> _ABOUT THIS EXERCISE_:
Whenever the word "asynchronous" occurs in a line of the material below, that line is counted. Report only the count.

......

--- src/rtl/counter_updown_mod_pkg.sv ---
// rtl/counter_updown_mod_pkg.sv - shared types and load clipping helper for the up/down counter
// Package counter_pkg:
//   cnt_dir_e  : count direction (DIR_DOWN=0, DIR_UP=1), decoded from the up input
//   cnt_mode_e : range-end behaviour (MODE_WRAP=0, MODE_SAT=1), decoded from the sat input
//   clip_load  : clamps a load value to the top of the count range
package counter_pkg;

  typedef enum logic {
    DIR_DOWN = 1'b0,
    DIR_UP   = 1'b1
  } cnt_dir_e;

  typedef enum logic {
    MODE_WRAP = 1'b0,
    MODE_SAT  = 1'b1
  } cnt_mode_e;

  // Values above the top of range load as the top of range, so a load can
  // never leave the counter outside 0..MAX.
  function automatic int unsigned clip_load(input int unsigned d, input int unsigned max_v);
    return (d > max_v) ? max_v : d;
  endfunction

endpackage

--- src/rtl/counter_updown_mod_if.sv ---
// rtl/counter_updown_mod_if.sv - control/status bundle for the modulo-N up/down counter
// Signals:
//   clr, load, d[WIDTH], en, up, sat : controls, driven by the master
//   q[WIDTH], tc, wrapped            : status, driven by the counter (slave)
// Modports: master (controller side), slave (counter side)
interface counter_updown_mod_if #(
  parameter int WIDTH = 4
);
  logic             clr;
  logic             load;
  logic [WIDTH-1:0] d;
  logic             en;
  logic             up;
  logic             sat;
  logic [WIDTH-1:0] q;
  logic             tc;
  logic             wrapped;

  modport master (
    output clr, load, d, en, up, sat,
    input  q, tc, wrapped
  );

  modport slave (
    input  clr, load, d, en, up, sat,
    output q, tc, wrapped
  );
endinterface

--- src/rtl/counter_updown_mod_prescaler.sv ---
// rtl/counter_updown_mod_prescaler.sv - mod-PRESCALE enable divider for the up/down counter
// Ports:
//   clk   in  rising-edge clock
//   reset in  asynchronous active-low reset, zeroes the phase
//   en    in  advance the phase counter this cycle
//   clr   in  synchronous phase restart (takes priority over en)
//   tick  out combinational, high on the last enabled cycle of each PRESCALE group
module counter_prescaler #(
  parameter int PRESCALE = 1,
  parameter int WIDTH    = $clog2(PRESCALE)
) (
  input  logic clk,
  input  logic reset,
  input  logic en,
  input  logic clr,
  output logic tick
);

  // PRESCALE=1 gives a zero-bit phase; keep one bit that simply stays at 0.
  localparam int            CW   = (WIDTH < 1) ? 1 : WIDTH;
  localparam logic [CW-1:0] LAST = CW'(PRESCALE - 1);

  logic [CW-1:0] pre;

  assign tick = en & (pre == LAST);

  always_ff @(posedge clk or negedge reset) begin
    if (!reset) begin
      pre <= '0;
    end else if (clr) begin
      pre <= '0;
    end else if (en) begin
      pre <= (pre == LAST) ? '0 : pre + CW'(1);
    end
  end

endmodule

--- src/rtl/counter_updown_mod.sv ---
// rtl/counter_updown_mod.sv - modulo-N up/down counter with clear, clipped load, wrap/saturate
// Parameters: WIDTH (count bits), MAX (top of range 0..MAX), PRESCALE (enable divide ratio)
// Optional feature macro: COUNTER_PRESCALE_EN (count steps on every PRESCALE-th enabled cycle)
// Ports:
//   clk   in  rising-edge clock
//   reset in  asynchronous active-low reset
//   bus   slave modport of counter_updown_mod_if:
//         clr > load > count step > hold; q and wrapped registered, tc combinational
module counter_updown_mod
  import counter_pkg::*;
#(
  parameter int WIDTH    = 4,
  parameter int MAX      = 15,
  parameter int PRESCALE = 1
) (
  input logic                 clk,
  input logic                 reset,
  counter_updown_mod_if.slave bus
);

  if ((MAX > (2 ** WIDTH) - 1) || (MAX < 1) || (PRESCALE < 1)) begin : g_bad_cfg
    $error("counter_updown_mod: illegal WIDTH/MAX/PRESCALE combination");
  end

  localparam logic [WIDTH-1:0] TOP = WIDTH'(MAX);

  logic [WIDTH-1:0] q_r;
  logic [WIDTH-1:0] q_next;
  logic             wrapped_r;
  logic             wrapped_next;
  logic [WIDTH-1:0] load_val;
  logic             step_en;
  logic             at_end;
  cnt_dir_e         dir;
  cnt_mode_e        mode;

`ifdef COUNTER_PRESCALE_EN
  // A load restarts the divide phase just as a clear does.
  counter_prescaler #(
    .PRESCALE (PRESCALE)
  ) u_prescaler (
    .clk   (clk),
    .reset (reset),
    .en    (bus.en),
    .clr   (bus.clr | bus.load),
    .tick  (step_en)
  );
`else
  assign step_en = bus.en;
`endif

  assign dir      = cnt_dir_e'(bus.up);
  assign mode     = cnt_mode_e'(bus.sat);
  assign load_val = WIDTH'(clip_load(32'(bus.d), 32'(MAX)));

  // Sitting at the range end the next step would run past.
  assign at_end = (dir == DIR_UP) ? (q_r == TOP) : (q_r == '0);

  // Held low during reset so nothing downstream sees a spurious terminal count.
  assign bus.tc = reset & step_en & ~bus.clr & ~bus.load & at_end;

  always_comb begin
    q_next       = q_r;
    wrapped_next = 1'b0;
    if (bus.clr) begin
      q_next = '0;
    end else if (bus.load) begin
      q_next = load_val;
    end else if (step_en) begin
      if (at_end) begin
        if (mode == MODE_WRAP) begin
          q_next       = (dir == DIR_UP) ? '0 : TOP;
          wrapped_next = 1'b1;
        end
      end else begin
        q_next = (dir == DIR_UP) ? q_r + WIDTH'(1) : q_r - WIDTH'(1);
      end
    end
  end

  always_ff @(posedge clk or negedge reset) begin
    if (!reset) begin
      q_r       <= '0;
      wrapped_r <= 1'b0;
    end else begin
      q_r       <= q_next;
      wrapped_r <= wrapped_next;
    end
  end

  assign bus.q       = q_r;
  assign bus.wrapped = wrapped_r;

endmodule
--- src/flat_wrapper.sv ---
// flat-port wrapper written by rule: the top's interface ports become plain ports
module counter_updown_mod_flat import counter_pkg::*;
#(
  parameter int WIDTH    = 4,
  parameter int MAX      = 15,
  parameter int PRESCALE = 1
)
  (clk, reset, bus_clr, bus_load, bus_d, bus_en, bus_up, bus_sat, bus_q, bus_tc, bus_wrapped);
  counter_updown_mod_if #(.WIDTH(WIDTH)) bus_i ();
  input logic clk;
  input logic reset;
  input wire logic [$bits(bus_i.clr)-1:0] bus_clr;
  input wire logic [$bits(bus_i.load)-1:0] bus_load;
  input wire logic [$bits(bus_i.d)-1:0] bus_d;
  input wire logic [$bits(bus_i.en)-1:0] bus_en;
  input wire logic [$bits(bus_i.up)-1:0] bus_up;
  input wire logic [$bits(bus_i.sat)-1:0] bus_sat;
  output wire logic [$bits(bus_i.q)-1:0] bus_q;
  output wire logic [$bits(bus_i.tc)-1:0] bus_tc;
  output wire logic [$bits(bus_i.wrapped)-1:0] bus_wrapped;
  assign bus_i.clr = bus_clr;
  assign bus_i.load = bus_load;
  assign bus_i.d = bus_d;
  assign bus_i.en = bus_en;
  assign bus_i.up = bus_up;
  assign bus_i.sat = bus_sat;
  assign bus_q = bus_i.q;
  assign bus_tc = bus_i.tc;
  assign bus_wrapped = bus_i.wrapped;
  counter_updown_mod #(.WIDTH(WIDTH), .MAX(MAX), .PRESCALE(PRESCALE)) u_core (.clk(clk), .reset(reset), .bus(bus_i));
endmodule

......

> _RESULT FOR THIS EXERCISE_:
2